--- Supplied material Enclosed Below ---

**src/rtl/pattern_loader_if.sv**
```systemverilog
// Pattern-buffer shift bus: byte input stream, serial strobe/data pair and readback byte stream.
// The master side is the loader; the slave side is the byte source, buffer and readback consumer.
interface pattern_loader_if #(
    parameter int BUF_WIDTH = 8
);
    logic [BUF_WIDTH-1:0] in_data;
    logic                 in_valid;
    logic                 in_ready;
    logic                 ssel;
    logic                 sin;
    logic                 sout;
    logic [BUF_WIDTH-1:0] rd_data;
    logic                 rd_valid;

    modport master (
        input  in_data, in_valid, sout,
        output in_ready, ssel, sin, rd_data, rd_valid
    );

    modport slave (
        output in_data, in_valid, sout,
        input  in_ready, ssel, sin, rd_data, rd_valid
    );
endinterface

```
**src/rtl/pattern_loader.sv**
```systemverilog
// Serial master for the pattern buffer: shifts BUF_SIZE bytes MSB-first on sin with one ssel
// pulse per bit, while reassembling the displaced old contents from sout into readback bytes.
module pattern_loader #(
    parameter int BUF_SIZE   = 22,
    parameter int BUF_WIDTH  = 8,
    parameter int STROBE_GAP = 1
) (
    input  logic              clk,
    input  logic              reset,
    input  logic              start,
    pattern_loader_if.master  bus,
    output logic              busy,
    output logic              done
);
    localparam int BYTE_W = (BUF_SIZE > 1)   ? $clog2(BUF_SIZE)   : 1;
    localparam int BIT_W  = (BUF_WIDTH > 1)  ? $clog2(BUF_WIDTH)  : 1;
    localparam int GAP_W  = (STROBE_GAP > 1) ? $clog2(STROBE_GAP) : 1;

    localparam logic [BYTE_W-1:0] BYTE_LAST = BYTE_W'(BUF_SIZE - 1);
    localparam logic [BIT_W-1:0]  BIT_LAST  = BIT_W'(BUF_WIDTH - 1);
    localparam logic [GAP_W-1:0]  GAP_LAST  = GAP_W'(STROBE_GAP - 1);

    typedef enum logic [1:0] {
        IDLE,
        WAIT_BYTE,
        SHIFT_HI,
        SHIFT_LO
    } state_t;

    state_t               state;
    logic [BYTE_W-1:0]    byte_cnt;
    logic [BIT_W-1:0]     bit_cnt;
    logic [GAP_W-1:0]     gap_cnt;
    logic [BUF_WIDTH-1:0] tx_shift;
    logic [BUF_WIDTH-1:0] rx_shift;
    logic [BUF_WIDTH-1:0] rd_data_q;
    logic                 rd_valid_q;
    logic                 ssel_q;
    logic                 sin_q;

    assign bus.in_ready = (state == WAIT_BYTE);
    assign bus.ssel     = ssel_q;
    assign bus.sin      = sin_q;
    assign bus.rd_data  = rd_data_q;
    assign bus.rd_valid = rd_valid_q;

    // sin is only updated on the edge that raises ssel, so it is stable for the whole high
    // cycle. tx_shift rotates rather than shifts; the wrapped bit is never presented.
    always_ff @(posedge clk or posedge reset) begin
        if (reset) begin
            state      <= IDLE;
            byte_cnt   <= '0;
            bit_cnt    <= '0;
            gap_cnt    <= '0;
            tx_shift   <= '0;
            rx_shift   <= '0;
            rd_data_q  <= '0;
            rd_valid_q <= 1'b0;
            ssel_q     <= 1'b0;
            sin_q      <= 1'b0;
            busy       <= 1'b0;
            done       <= 1'b0;
        end else begin
            rd_valid_q <= 1'b0;
            done       <= 1'b0;
            case (state)
                IDLE: begin
                    if (start) begin
                        byte_cnt <= '0;
                        busy     <= 1'b1;
                        state    <= WAIT_BYTE;
                    end
                end
                WAIT_BYTE: begin
                    if (bus.in_valid) begin
                        tx_shift <= bus.in_data;
                        bit_cnt  <= '0;
                        ssel_q   <= 1'b1;
                        sin_q    <= bus.in_data[BUF_WIDTH-1];
                        state    <= SHIFT_HI;
                    end
                end
                // The buffer shifts on this same edge, so sout still shows the pre-shift bit.
                SHIFT_HI: begin
                    ssel_q   <= 1'b0;
                    rx_shift <= {rx_shift[BUF_WIDTH-2:0], bus.sout};
                    gap_cnt  <= '0;
                    state    <= SHIFT_LO;
                end
                SHIFT_LO: begin
                    if (gap_cnt != GAP_LAST) begin
                        gap_cnt <= gap_cnt + 1'b1;
                    end else if (bit_cnt != BIT_LAST) begin
                        tx_shift <= {tx_shift[BUF_WIDTH-2:0], tx_shift[BUF_WIDTH-1]};
                        bit_cnt  <= bit_cnt + 1'b1;
                        ssel_q   <= 1'b1;
                        sin_q    <= tx_shift[BUF_WIDTH-2];
                        state    <= SHIFT_HI;
                    end else begin
                        rd_data_q  <= rx_shift;
                        rd_valid_q <= 1'b1;
                        if (byte_cnt != BYTE_LAST) begin
                            byte_cnt <= byte_cnt + 1'b1;
                            state    <= WAIT_BYTE;
                        end else begin
                            done  <= 1'b1;
                            busy  <= 1'b0;
                            state <= IDLE;
                        end
                    end
                end
                default: state <= IDLE;
            endcase
        end
    end
endmodule

```
**src/flat_wrapper.sv**
```systemverilog
// flat-port wrapper written by rule: the top's interface ports become plain ports
module pattern_loader_flat 
#(
    parameter int BUF_SIZE   = 22,
    parameter int BUF_WIDTH  = 8,
    parameter int STROBE_GAP = 1
)
  (clk, reset, start, busy, done, bus_in_data, bus_in_valid, bus_sout, bus_in_ready, bus_ssel, bus_sin, bus_rd_data, bus_rd_valid);
  pattern_loader_if #(.BUF_WIDTH(BUF_WIDTH)) bus_i ();
  input  logic clk;
  input  logic reset;
  input  logic start;
  output logic busy;
  output logic done;
  input wire logic [$bits(bus_i.in_data)-1:0] bus_in_data;
  input wire logic [$bits(bus_i.in_valid)-1:0] bus_in_valid;
  input wire logic [$bits(bus_i.sout)-1:0] bus_sout;
  output wire logic [$bits(bus_i.in_ready)-1:0] bus_in_ready;
  output wire logic [$bits(bus_i.ssel)-1:0] bus_ssel;
  output wire logic [$bits(bus_i.sin)-1:0] bus_sin;
  output wire logic [$bits(bus_i.rd_data)-1:0] bus_rd_data;
  output wire logic [$bits(bus_i.rd_valid)-1:0] bus_rd_valid;
  assign bus_i.in_data = bus_in_data;
  assign bus_i.in_valid = bus_in_valid;
  assign bus_i.sout = bus_sout;
  assign bus_in_ready = bus_i.in_ready;
  assign bus_ssel = bus_i.ssel;
  assign bus_sin = bus_i.sin;
  assign bus_rd_data = bus_i.rd_data;
  assign bus_rd_valid = bus_i.rd_valid;
  pattern_loader #(.BUF_SIZE(BUF_SIZE), .BUF_WIDTH(BUF_WIDTH), .STROBE_GAP(STROBE_GAP)) u_core (.clk(clk), .reset(reset), .start(start), .bus(bus_i), .busy(busy), .done(done));
endmodule
```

--- End of Enclosed Supplied material ---

— Exercise details —
Repeat all of the entries above exactly.

— Result below —
**src/rtl/pattern_loader_if.sv**
```systemverilog
// Pattern-buffer shift bus: byte input stream, serial strobe/data pair and readback byte stream.
// The master side is the loader; the slave side is the byte source, buffer and readback consumer.
interface pattern_loader_if #(
    parameter int BUF_WIDTH = 8
);
    logic [BUF_WIDTH-1:0] in_data;
    logic                 in_valid;
    logic                 in_ready;
    logic                 ssel;
    logic                 sin;
    logic                 sout;
    logic [BUF_WIDTH-1:0] rd_data;
    logic                 rd_valid;

    modport master (
        input  in_data, in_valid, sout,
        output in_ready, ssel, sin, rd_data, rd_valid
    );

    modport slave (
        output in_data, in_valid, sout,
        input  in_ready, ssel, sin, rd_data, rd_valid
    );
endinterface

```
**src/rtl/pattern_loader.sv**
```systemverilog
// Serial master for the pattern buffer: shifts BUF_SIZE bytes MSB-first on sin with one ssel
// pulse per bit, while reassembling the displaced old contents from sout into readback bytes.
module pattern_loader #(
    parameter int BUF_SIZE   = 22,
    parameter int BUF_WIDTH  = 8,
    parameter int STROBE_GAP = 1
) (
    input  logic              clk,
    input  logic              reset,
    input  logic              start,
    pattern_loader_if.master  bus,
    output logic              busy,
    output logic              done
);
    localparam int BYTE_W = (BUF_SIZE > 1)   ? $clog2(BUF_SIZE)   : 1;
    localparam int BIT_W  = (BUF_WIDTH > 1)  ? $clog2(BUF_WIDTH)  : 1;
    localparam int GAP_W  = (STROBE_GAP > 1) ? $clog2(STROBE_GAP) : 1;

    localparam logic [BYTE_W-1:0] BYTE_LAST = BYTE_W'(BUF_SIZE - 1);
    localparam logic [BIT_W-1:0]  BIT_LAST  = BIT_W'(BUF_WIDTH - 1);
    localparam logic [GAP_W-1:0]  GAP_LAST  = GAP_W'(STROBE_GAP - 1);

    typedef enum logic [1:0] {
        IDLE,
        WAIT_BYTE,
        SHIFT_HI,
        SHIFT_LO
    } state_t;

    state_t               state;
    logic [BYTE_W-1:0]    byte_cnt;
    logic [BIT_W-1:0]     bit_cnt;
    logic [GAP_W-1:0]     gap_cnt;
    logic [BUF_WIDTH-1:0] tx_shift;
    logic [BUF_WIDTH-1:0] rx_shift;
    logic [BUF_WIDTH-1:0] rd_data_q;
    logic                 rd_valid_q;
    logic                 ssel_q;
    logic                 sin_q;

    assign bus.in_ready = (state == WAIT_BYTE);
    assign bus.ssel     = ssel_q;
    assign bus.sin      = sin_q;
    assign bus.rd_data  = rd_data_q;
    assign bus.rd_valid = rd_valid_q;

    // sin is only updated on the edge that raises ssel, so it is stable for the whole high
    // cycle. tx_shift rotates rather than shifts; the wrapped bit is never presented.
    always_ff @(posedge clk or posedge reset) begin
        if (reset) begin
            state      <= IDLE;
            byte_cnt   <= '0;
            bit_cnt    <= '0;
            gap_cnt    <= '0;
            tx_shift   <= '0;
            rx_shift   <= '0;
            rd_data_q  <= '0;
            rd_valid_q <= 1'b0;
            ssel_q     <= 1'b0;
            sin_q      <= 1'b0;
            busy       <= 1'b0;
            done       <= 1'b0;
        end else begin
            rd_valid_q <= 1'b0;
            done       <= 1'b0;
            case (state)
                IDLE: begin
                    if (start) begin
                        byte_cnt <= '0;
                        busy     <= 1'b1;
                        state    <= WAIT_BYTE;
                    end
                end
                WAIT_BYTE: begin
                    if (bus.in_valid) begin
                        tx_shift <= bus.in_data;
                        bit_cnt  <= '0;
                        ssel_q   <= 1'b1;
                        sin_q    <= bus.in_data[BUF_WIDTH-1];
                        state    <= SHIFT_HI;
                    end
                end
                // The buffer shifts on this same edge, so sout still shows the pre-shift bit.
                SHIFT_HI: begin
                    ssel_q   <= 1'b0;
                    rx_shift <= {rx_shift[BUF_WIDTH-2:0], bus.sout};
                    gap_cnt  <= '0;
                    state    <= SHIFT_LO;
                end
                SHIFT_LO: begin
                    if (gap_cnt != GAP_LAST) begin
                        gap_cnt <= gap_cnt + 1'b1;
                    end else if (bit_cnt != BIT_LAST) begin
                        tx_shift <= {tx_shift[BUF_WIDTH-2:0], tx_shift[BUF_WIDTH-1]};
                        bit_cnt  <= bit_cnt + 1'b1;
                        ssel_q   <= 1'b1;
                        sin_q    <= tx_shift[BUF_WIDTH-2];
                        state    <= SHIFT_HI;
                    end else begin
                        rd_data_q  <= rx_shift;
                        rd_valid_q <= 1'b1;
                        if (byte_cnt != BYTE_LAST) begin
                            byte_cnt <= byte_cnt + 1'b1;
                            state    <= WAIT_BYTE;
                        end else begin
                            done  <= 1'b1;
                            busy  <= 1'b0;
                            state <= IDLE;
                        end
                    end
                end
                default: state <= IDLE;
            endcase
        end
    end
endmodule

```
**src/flat_wrapper.sv**
```systemverilog
// flat-port wrapper written by rule: the top's interface ports become plain ports
module pattern_loader_flat 
#(
    parameter int BUF_SIZE   = 22,
    parameter int BUF_WIDTH  = 8,
    parameter int STROBE_GAP = 1
)
  (clk, reset, start, busy, done, bus_in_data, bus_in_valid, bus_sout, bus_in_ready, bus_ssel, bus_sin, bus_rd_data, bus_rd_valid);
  pattern_loader_if #(.BUF_WIDTH(BUF_WIDTH)) bus_i ();
  input  logic clk;
  input  logic reset;
  input  logic start;
  output logic busy;
  output logic done;
  input wire logic [$bits(bus_i.in_data)-1:0] bus_in_data;
  input wire logic [$bits(bus_i.in_valid)-1:0] bus_in_valid;
  input wire logic [$bits(bus_i.sout)-1:0] bus_sout;
  output wire logic [$bits(bus_i.in_ready)-1:0] bus_in_ready;
  output wire logic [$bits(bus_i.ssel)-1:0] bus_ssel;
  output wire logic [$bits(bus_i.sin)-1:0] bus_sin;
  output wire logic [$bits(bus_i.rd_data)-1:0] bus_rd_data;
  output wire logic [$bits(bus_i.rd_valid)-1:0] bus_rd_valid;
  assign bus_i.in_data = bus_in_data;
  assign bus_i.in_valid = bus_in_valid;
  assign bus_i.sout = bus_sout;
  assign bus_in_ready = bus_i.in_ready;
  assign bus_ssel = bus_i.ssel;
  assign bus_sin = bus_i.sin;
  assign bus_rd_data = bus_i.rd_data;
  assign bus_rd_valid = bus_i.rd_valid;
  pattern_loader #(.BUF_SIZE(BUF_SIZE), .BUF_WIDTH(BUF_WIDTH), .STROBE_GAP(STROBE_GAP)) u_core (.clk(clk), .reset(reset), .start(start), .bus(bus_i), .busy(busy), .done(done));
endmodule
```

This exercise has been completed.